**Your objective**. Lift out, unaltered, the lines of the material below between the line holding "initial_core_util: 0.355" and the line holding "met1_usage: 0.265", counting both.

**Records supplied**.
----

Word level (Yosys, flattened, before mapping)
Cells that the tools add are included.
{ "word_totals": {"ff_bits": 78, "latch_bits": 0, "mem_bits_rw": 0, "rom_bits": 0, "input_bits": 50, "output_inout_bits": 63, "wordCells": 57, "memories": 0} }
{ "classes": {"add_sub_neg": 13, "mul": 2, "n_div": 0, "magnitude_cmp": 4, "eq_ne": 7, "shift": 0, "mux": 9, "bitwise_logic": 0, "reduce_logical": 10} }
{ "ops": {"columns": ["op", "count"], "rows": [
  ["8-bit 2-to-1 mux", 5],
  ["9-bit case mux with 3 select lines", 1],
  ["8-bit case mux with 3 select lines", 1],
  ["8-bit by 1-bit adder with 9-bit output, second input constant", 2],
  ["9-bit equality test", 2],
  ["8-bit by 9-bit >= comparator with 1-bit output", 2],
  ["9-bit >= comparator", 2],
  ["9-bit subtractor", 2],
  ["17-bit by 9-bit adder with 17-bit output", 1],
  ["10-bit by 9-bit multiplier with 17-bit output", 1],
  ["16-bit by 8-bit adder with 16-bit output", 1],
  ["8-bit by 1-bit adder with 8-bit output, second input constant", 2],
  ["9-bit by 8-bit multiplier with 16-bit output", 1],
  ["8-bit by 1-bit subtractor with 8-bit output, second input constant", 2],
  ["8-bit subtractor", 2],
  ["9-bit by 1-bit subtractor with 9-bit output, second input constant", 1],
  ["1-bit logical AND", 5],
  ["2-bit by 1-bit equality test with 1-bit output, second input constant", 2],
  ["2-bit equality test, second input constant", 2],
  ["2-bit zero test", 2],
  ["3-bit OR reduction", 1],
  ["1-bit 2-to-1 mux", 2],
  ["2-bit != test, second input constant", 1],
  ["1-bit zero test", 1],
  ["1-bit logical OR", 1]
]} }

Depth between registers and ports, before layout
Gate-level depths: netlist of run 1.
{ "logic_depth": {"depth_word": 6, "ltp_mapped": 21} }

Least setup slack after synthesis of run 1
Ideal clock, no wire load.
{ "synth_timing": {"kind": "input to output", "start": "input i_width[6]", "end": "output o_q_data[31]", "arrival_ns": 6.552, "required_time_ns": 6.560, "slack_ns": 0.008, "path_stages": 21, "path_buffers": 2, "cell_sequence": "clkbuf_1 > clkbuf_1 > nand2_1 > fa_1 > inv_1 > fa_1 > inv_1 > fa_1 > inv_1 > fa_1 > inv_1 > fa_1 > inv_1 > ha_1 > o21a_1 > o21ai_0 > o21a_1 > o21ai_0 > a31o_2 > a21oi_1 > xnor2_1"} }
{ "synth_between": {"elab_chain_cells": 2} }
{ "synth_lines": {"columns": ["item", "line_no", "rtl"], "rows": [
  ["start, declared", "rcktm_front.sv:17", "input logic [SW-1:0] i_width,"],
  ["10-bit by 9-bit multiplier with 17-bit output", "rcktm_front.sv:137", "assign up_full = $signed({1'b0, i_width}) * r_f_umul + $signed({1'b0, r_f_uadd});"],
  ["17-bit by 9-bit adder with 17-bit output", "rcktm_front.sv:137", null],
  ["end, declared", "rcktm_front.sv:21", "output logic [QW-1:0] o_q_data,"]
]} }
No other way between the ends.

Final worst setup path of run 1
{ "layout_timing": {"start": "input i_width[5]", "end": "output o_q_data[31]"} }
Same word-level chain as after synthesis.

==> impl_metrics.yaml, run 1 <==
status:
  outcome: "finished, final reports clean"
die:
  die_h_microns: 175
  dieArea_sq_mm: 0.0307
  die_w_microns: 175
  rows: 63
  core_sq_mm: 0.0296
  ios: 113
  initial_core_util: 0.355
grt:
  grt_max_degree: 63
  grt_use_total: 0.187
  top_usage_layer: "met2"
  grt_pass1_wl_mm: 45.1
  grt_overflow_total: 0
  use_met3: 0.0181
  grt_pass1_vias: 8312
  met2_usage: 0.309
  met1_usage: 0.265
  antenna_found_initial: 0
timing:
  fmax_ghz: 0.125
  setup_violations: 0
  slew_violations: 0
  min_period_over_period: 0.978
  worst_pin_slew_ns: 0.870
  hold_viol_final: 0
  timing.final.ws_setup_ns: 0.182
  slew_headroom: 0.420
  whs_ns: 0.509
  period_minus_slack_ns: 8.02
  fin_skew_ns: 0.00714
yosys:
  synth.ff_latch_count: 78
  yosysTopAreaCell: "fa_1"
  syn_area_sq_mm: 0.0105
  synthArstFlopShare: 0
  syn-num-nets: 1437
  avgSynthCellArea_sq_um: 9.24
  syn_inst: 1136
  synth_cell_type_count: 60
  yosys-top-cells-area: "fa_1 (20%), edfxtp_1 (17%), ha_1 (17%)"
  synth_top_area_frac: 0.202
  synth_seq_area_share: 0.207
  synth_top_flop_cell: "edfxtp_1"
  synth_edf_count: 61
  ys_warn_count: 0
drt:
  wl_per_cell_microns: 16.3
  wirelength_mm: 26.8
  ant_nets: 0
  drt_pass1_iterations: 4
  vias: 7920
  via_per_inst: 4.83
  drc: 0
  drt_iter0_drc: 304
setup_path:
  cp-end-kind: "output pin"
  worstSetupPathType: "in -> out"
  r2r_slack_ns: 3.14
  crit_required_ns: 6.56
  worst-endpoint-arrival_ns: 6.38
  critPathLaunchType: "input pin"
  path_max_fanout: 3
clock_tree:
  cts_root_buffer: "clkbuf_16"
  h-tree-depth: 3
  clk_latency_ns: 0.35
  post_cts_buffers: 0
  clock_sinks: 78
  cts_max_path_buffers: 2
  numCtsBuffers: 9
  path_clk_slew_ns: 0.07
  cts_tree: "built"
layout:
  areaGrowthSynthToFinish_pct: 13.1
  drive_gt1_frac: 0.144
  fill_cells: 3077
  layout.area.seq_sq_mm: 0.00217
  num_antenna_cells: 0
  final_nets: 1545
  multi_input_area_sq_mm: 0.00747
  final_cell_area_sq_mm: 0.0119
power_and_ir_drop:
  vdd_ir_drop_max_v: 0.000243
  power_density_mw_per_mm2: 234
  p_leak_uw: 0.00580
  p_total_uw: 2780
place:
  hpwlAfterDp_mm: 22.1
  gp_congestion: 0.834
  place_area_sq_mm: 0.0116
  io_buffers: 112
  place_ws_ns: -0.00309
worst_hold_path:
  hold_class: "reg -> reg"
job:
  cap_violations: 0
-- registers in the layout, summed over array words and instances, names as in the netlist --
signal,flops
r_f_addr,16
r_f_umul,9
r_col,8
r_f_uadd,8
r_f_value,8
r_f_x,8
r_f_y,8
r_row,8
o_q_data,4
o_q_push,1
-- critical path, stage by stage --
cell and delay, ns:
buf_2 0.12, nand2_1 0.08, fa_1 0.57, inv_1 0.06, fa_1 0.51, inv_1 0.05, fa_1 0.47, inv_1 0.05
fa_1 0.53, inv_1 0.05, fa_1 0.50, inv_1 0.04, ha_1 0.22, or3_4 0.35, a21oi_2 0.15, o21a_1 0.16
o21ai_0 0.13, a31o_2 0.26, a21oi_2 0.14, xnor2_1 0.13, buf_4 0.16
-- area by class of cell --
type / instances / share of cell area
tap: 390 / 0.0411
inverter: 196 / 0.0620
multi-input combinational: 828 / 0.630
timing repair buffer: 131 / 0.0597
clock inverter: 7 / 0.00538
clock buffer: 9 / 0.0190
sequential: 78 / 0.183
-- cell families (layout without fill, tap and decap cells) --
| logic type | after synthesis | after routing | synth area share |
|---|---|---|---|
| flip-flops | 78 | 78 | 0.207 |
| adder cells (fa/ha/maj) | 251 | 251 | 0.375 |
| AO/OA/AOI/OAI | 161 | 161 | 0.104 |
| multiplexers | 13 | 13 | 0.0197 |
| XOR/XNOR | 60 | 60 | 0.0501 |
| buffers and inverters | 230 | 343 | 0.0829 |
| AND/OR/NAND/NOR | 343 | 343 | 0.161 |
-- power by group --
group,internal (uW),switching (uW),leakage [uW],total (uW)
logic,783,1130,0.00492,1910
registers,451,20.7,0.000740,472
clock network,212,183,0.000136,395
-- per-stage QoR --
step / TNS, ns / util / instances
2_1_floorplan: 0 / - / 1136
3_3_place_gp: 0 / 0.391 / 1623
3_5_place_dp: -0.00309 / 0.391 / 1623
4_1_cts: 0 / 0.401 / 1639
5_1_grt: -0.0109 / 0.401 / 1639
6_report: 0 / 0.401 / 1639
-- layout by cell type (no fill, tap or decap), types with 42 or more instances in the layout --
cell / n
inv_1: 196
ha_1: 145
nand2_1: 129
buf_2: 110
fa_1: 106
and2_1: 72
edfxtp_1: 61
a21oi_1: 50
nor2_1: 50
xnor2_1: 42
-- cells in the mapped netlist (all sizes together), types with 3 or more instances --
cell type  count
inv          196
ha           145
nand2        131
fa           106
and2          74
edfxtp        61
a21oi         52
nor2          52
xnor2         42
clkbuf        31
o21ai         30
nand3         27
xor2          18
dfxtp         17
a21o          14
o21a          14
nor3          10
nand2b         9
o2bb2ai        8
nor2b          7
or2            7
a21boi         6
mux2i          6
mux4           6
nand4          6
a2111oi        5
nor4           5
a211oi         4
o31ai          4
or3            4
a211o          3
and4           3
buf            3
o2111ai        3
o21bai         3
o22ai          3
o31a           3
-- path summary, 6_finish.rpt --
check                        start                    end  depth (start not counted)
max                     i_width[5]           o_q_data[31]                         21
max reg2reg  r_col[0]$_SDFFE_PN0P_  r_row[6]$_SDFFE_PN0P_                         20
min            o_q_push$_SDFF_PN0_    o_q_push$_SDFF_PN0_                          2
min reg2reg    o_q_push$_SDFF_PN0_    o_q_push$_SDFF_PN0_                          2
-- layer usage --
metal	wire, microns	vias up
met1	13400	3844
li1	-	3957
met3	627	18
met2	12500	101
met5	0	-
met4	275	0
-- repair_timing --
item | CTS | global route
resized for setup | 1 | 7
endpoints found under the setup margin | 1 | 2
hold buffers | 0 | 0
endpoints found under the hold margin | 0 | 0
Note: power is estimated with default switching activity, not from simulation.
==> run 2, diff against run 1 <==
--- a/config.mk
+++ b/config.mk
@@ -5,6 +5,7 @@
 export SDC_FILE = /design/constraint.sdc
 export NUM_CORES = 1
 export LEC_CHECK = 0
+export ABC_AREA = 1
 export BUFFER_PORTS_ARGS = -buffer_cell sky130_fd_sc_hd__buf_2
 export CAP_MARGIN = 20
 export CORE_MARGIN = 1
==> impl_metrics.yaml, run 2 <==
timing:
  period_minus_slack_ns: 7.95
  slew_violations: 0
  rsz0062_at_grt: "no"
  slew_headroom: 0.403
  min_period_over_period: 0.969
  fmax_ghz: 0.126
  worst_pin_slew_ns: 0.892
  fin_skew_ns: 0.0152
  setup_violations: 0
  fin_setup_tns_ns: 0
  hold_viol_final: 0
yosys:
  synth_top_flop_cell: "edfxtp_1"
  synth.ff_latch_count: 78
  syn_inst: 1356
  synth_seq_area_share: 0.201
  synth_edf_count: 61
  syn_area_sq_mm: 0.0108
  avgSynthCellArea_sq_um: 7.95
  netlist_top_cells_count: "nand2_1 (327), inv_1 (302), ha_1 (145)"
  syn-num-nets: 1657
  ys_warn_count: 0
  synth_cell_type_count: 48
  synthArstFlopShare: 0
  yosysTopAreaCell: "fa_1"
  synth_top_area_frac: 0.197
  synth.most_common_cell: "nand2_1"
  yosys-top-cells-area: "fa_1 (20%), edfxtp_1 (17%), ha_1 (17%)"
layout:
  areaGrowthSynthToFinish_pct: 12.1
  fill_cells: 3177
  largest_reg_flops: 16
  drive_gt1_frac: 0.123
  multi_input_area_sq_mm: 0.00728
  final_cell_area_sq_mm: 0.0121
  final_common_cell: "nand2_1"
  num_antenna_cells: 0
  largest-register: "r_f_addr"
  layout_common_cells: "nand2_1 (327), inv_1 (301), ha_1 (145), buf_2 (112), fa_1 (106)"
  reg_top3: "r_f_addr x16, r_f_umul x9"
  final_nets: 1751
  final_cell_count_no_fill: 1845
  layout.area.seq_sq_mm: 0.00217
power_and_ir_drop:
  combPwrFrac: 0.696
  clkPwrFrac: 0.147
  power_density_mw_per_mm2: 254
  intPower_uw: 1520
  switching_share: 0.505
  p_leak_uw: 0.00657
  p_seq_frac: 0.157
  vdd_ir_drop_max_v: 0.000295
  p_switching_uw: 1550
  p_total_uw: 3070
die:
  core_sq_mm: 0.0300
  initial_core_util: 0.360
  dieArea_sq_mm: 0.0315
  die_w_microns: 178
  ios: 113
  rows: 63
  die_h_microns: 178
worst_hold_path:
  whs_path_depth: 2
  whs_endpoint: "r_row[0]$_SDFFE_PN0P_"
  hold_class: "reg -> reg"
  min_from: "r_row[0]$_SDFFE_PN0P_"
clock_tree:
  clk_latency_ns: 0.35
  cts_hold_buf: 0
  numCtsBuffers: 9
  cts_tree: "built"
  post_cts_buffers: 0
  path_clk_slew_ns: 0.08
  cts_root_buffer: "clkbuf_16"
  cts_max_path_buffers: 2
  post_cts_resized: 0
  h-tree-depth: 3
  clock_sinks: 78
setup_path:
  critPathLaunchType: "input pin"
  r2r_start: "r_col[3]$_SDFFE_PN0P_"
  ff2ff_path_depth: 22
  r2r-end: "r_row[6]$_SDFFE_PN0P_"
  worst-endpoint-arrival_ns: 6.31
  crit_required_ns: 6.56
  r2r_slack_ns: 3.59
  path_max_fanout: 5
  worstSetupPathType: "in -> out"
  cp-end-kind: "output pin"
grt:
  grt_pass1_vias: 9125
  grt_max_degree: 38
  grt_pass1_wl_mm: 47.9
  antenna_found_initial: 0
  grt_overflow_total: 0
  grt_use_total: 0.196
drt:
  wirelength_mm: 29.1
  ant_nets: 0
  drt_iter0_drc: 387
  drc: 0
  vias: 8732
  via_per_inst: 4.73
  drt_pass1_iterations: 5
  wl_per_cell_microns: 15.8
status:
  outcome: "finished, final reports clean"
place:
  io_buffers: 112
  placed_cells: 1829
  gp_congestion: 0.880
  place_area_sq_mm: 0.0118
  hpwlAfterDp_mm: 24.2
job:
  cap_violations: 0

----

**Output of the task**.
  initial_core_util: 0.355
grt:
  grt_max_degree: 63
  grt_use_total: 0.187
  top_usage_layer: "met2"
  grt_pass1_wl_mm: 45.1
  grt_overflow_total: 0
  use_met3: 0.0181
  grt_pass1_vias: 8312
  met2_usage: 0.309
  met1_usage: 0.265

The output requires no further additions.